§ **THE TASK**: Check each line below for "DONE" and say how many have it, with no other words.
*** Begin section ***
==> src/rtl/apb_pkg.sv <==
// Shared APB completer definitions.
//   apb_slv_state_e : completer FSM state encoding
//   APB_AW / APB_DW : bus address / data widths
//   addr_err()      : 1 when a byte address falls outside the word window
//                     [base, base + 4*depth) or is not word aligned
package apb_pkg;

   localparam int APB_AW = 32;
   localparam int APB_DW = 32;

   typedef enum logic [1:0] {IDLE, WAIT, DONE} apb_slv_state_e;

   function automatic logic addr_err(input logic [APB_AW-1:0] paddr,
                                     input logic [APB_AW-1:0] base,
                                     input logic [APB_AW-1:0] depth);
      logic [APB_AW-1:0] off;
      off = paddr - base;
      return (paddr < base) || ((off >> 2) >= depth) || (paddr[1:0] != 2'b00);
   endfunction

endpackage

==> src/rtl/apb_slave_regfile.sv <==
// Word memory behind the APB completer.
//   clk    : clock, writes on posedge
//   rst_n  : asynchronous active-low clear of every word
//   we     : write enable
//   addr   : word index, shared by the write and read ports
//   wdata  : write data
//   rdata  : combinational read of mem[addr]
module apb_slave_regfile #(
   parameter int DEPTH = 16,
   parameter int DW    = 32,
   parameter int AW    = $clog2(DEPTH)
) (
   input  logic          clk,
   input  logic          rst_n,
   input  logic          we,
   input  logic [AW-1:0] addr,
   input  logic [DW-1:0] wdata,
   output logic [DW-1:0] rdata
);

   logic [DW-1:0] mem_q [DEPTH];

   always_ff @(posedge clk or negedge rst_n) begin
      if (!rst_n) begin
         mem_q <= '{default: '0};
      end else if (we) begin
         mem_q[addr] <= wdata;
      end
   end

   assign rdata = mem_q[addr];

endmodule

==> src/rtl/apb_slave_mem.sv <==
// APB completer backing a DEPTH x 32-bit memory, with a fixed number of
// PREADY-low wait states per transfer and PSLVERR on illegal addresses.
//   clk      : bus clock
//   PRESETn  : asynchronous active-low reset (clears outputs and memory)
//   PSEL1    : slave select
//   PENABLE  : access phase strobe
//   PWRITE   : 1 = write, 0 = read
//   PADDR    : byte address
//   PWDATA   : write data
//   PRDATA   : read data (registered)
//   PREADY   : transfer complete (registered)
//   PSLVERR  : error response (registered)
//
// state | meaning
// IDLE  | waiting for a setup phase
// WAIT  | access phase, PREADY low, wait counter running down
// DONE  | access phase, PREADY high with response loaded
module apb_slave_mem
   import apb_pkg::*;
#(
   parameter int                DEPTH       = 16,
   parameter int                WAIT_CYCLES = 2,
   parameter logic [APB_AW-1:0] BASE_ADDR   = '0
) (
   input  logic              clk,
   input  logic              PRESETn,
   input  logic              PSEL1,
   input  logic              PENABLE,
   input  logic              PWRITE,
   input  logic [APB_AW-1:0] PADDR,
   input  logic [APB_DW-1:0] PWDATA,
   output logic [APB_DW-1:0] PRDATA,
   output logic              PREADY,
   output logic              PSLVERR
);

   localparam int IDXW = $clog2(DEPTH);
   localparam int CW   = (WAIT_CYCLES > 0) ? $clog2(WAIT_CYCLES + 1) : 1;

   apb_slv_state_e    state_q, state_d;
   logic [CW-1:0]     cnt_q, cnt_d;
   logic              pready_q, pready_d;
   logic              pslverr_q, pslverr_d;
   logic [APB_DW-1:0] prdata_q, prdata_d;

   logic              acc_err;
   logic [IDXW-1:0]   idx;
   logic              mem_we;
   logic [APB_DW-1:0] mem_rdata;
   logic [APB_DW-1:0] resp_rdata;

   // idx is only meaningful when acc_err is 0; out-of-range addresses never
   // reach the memory write port.
   assign acc_err    = addr_err(PADDR, BASE_ADDR, APB_AW'(DEPTH));
   assign idx        = IDXW'((PADDR - BASE_ADDR) >> 2);
   assign resp_rdata = (PWRITE || acc_err) ? '0 : mem_rdata;

   apb_slave_regfile #(
      .DEPTH (DEPTH),
      .DW    (APB_DW)
   ) u_regfile (
      .clk   (clk),
      .rst_n (PRESETn),
      .we    (mem_we),
      .addr  (idx),
      .wdata (PWDATA),
      .rdata (mem_rdata)
   );

   always_comb begin
      state_d   = state_q;
      cnt_d     = cnt_q;
      pready_d  = pready_q;
      pslverr_d = pslverr_q;
      prdata_d  = prdata_q;
      mem_we    = 1'b0;

      if (PSEL1 && !PENABLE) begin
         // A setup phase restarts the transfer from any state.
         if (WAIT_CYCLES == 0) begin
            state_d   = DONE;
            cnt_d     = '0;
            pready_d  = 1'b1;
            pslverr_d = acc_err;
            prdata_d  = resp_rdata;
         end else begin
            state_d   = WAIT;
            cnt_d     = CW'(WAIT_CYCLES - 1);
            pready_d  = 1'b0;
            pslverr_d = 1'b0;
            prdata_d  = '0;
         end
      end else if (!PSEL1) begin
         // Idle bus, or the master aborted: drop everything, no write.
         state_d   = IDLE;
         cnt_d     = '0;
         pready_d  = 1'b0;
         pslverr_d = 1'b0;
         prdata_d  = '0;
      end else begin
         unique case (state_q)
            IDLE: begin
               // Access strobe without a setup phase is ignored.
            end
            WAIT: begin
               if (cnt_q == '0) begin
                  state_d   = DONE;
                  pready_d  = 1'b1;
                  pslverr_d = acc_err;
                  prdata_d  = resp_rdata;
               end else begin
                  cnt_d = cnt_q - 1'b1;
               end
            end
            DONE: begin
               mem_we    = PWRITE && !acc_err;
               state_d   = IDLE;
               cnt_d     = '0;
               pready_d  = 1'b0;
               pslverr_d = 1'b0;
               prdata_d  = '0;
            end
            default: begin
               state_d   = IDLE;
               cnt_d     = '0;
               pready_d  = 1'b0;
               pslverr_d = 1'b0;
               prdata_d  = '0;
            end
         endcase
      end
   end

   always_ff @(posedge clk or negedge PRESETn) begin
      if (!PRESETn) begin
         state_q   <= IDLE;
         cnt_q     <= '0;
         pready_q  <= 1'b0;
         pslverr_q <= 1'b0;
         prdata_q  <= '0;
      end else begin
         state_q   <= state_d;
         cnt_q     <= cnt_d;
         pready_q  <= pready_d;
         pslverr_q <= pslverr_d;
         prdata_q  <= prdata_d;
      end
   end

   assign PREADY  = pready_q;
   assign PSLVERR = pslverr_q;
   assign PRDATA  = prdata_q;

endmodule

==> config.mk <==
export PLATFORM = sky130hd
export DESIGN_NAME = apb_slave_mem
export DESIGN_NICKNAME = d
export VERILOG_FILES = /design/src/rtl/apb_pkg.sv /design/src/rtl/apb_slave_regfile.sv /design/src/rtl/apb_slave_mem.sv
export SDC_FILE = /design/constraint.sdc
export NUM_CORES = 1
export LEC_CHECK = 0
export ABC_AREA = 1
export CAP_MARGIN = 20
export CELL_PAD_IN_SITES_DETAIL_PLACEMENT = 0
export CELL_PAD_IN_SITES_GLOBAL_PLACEMENT = 1
export CORE_MARGIN = 2
export CORE_UTILIZATION = 45
export DETAILED_ROUTE_END_ITERATION = 6
export PLACE_DENSITY_LB_ADDON = 0.1
export SLEW_MARGIN = 15
export SYNTH_ARGS = -nofsm -noshare
export SYNTH_HDL_FRONTEND = slang
export SYNTH_SLANG_ARGS = --single-unit
export TNS_END_PERCENT = 50
==> constraint.sdc <==
create_clock -name clk -period 2.43 [get_ports clk]
set_clock_uncertainty 0.1 [all_clocks]
set_input_delay 0.6075 -clock clk [delete_from_list [all_inputs] [get_ports clk]]
set_output_delay 0.6075 -clock clk [all_outputs]
set_load 0.05 [all_outputs]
*** End section ***
§ **TASK ANSWER**: 5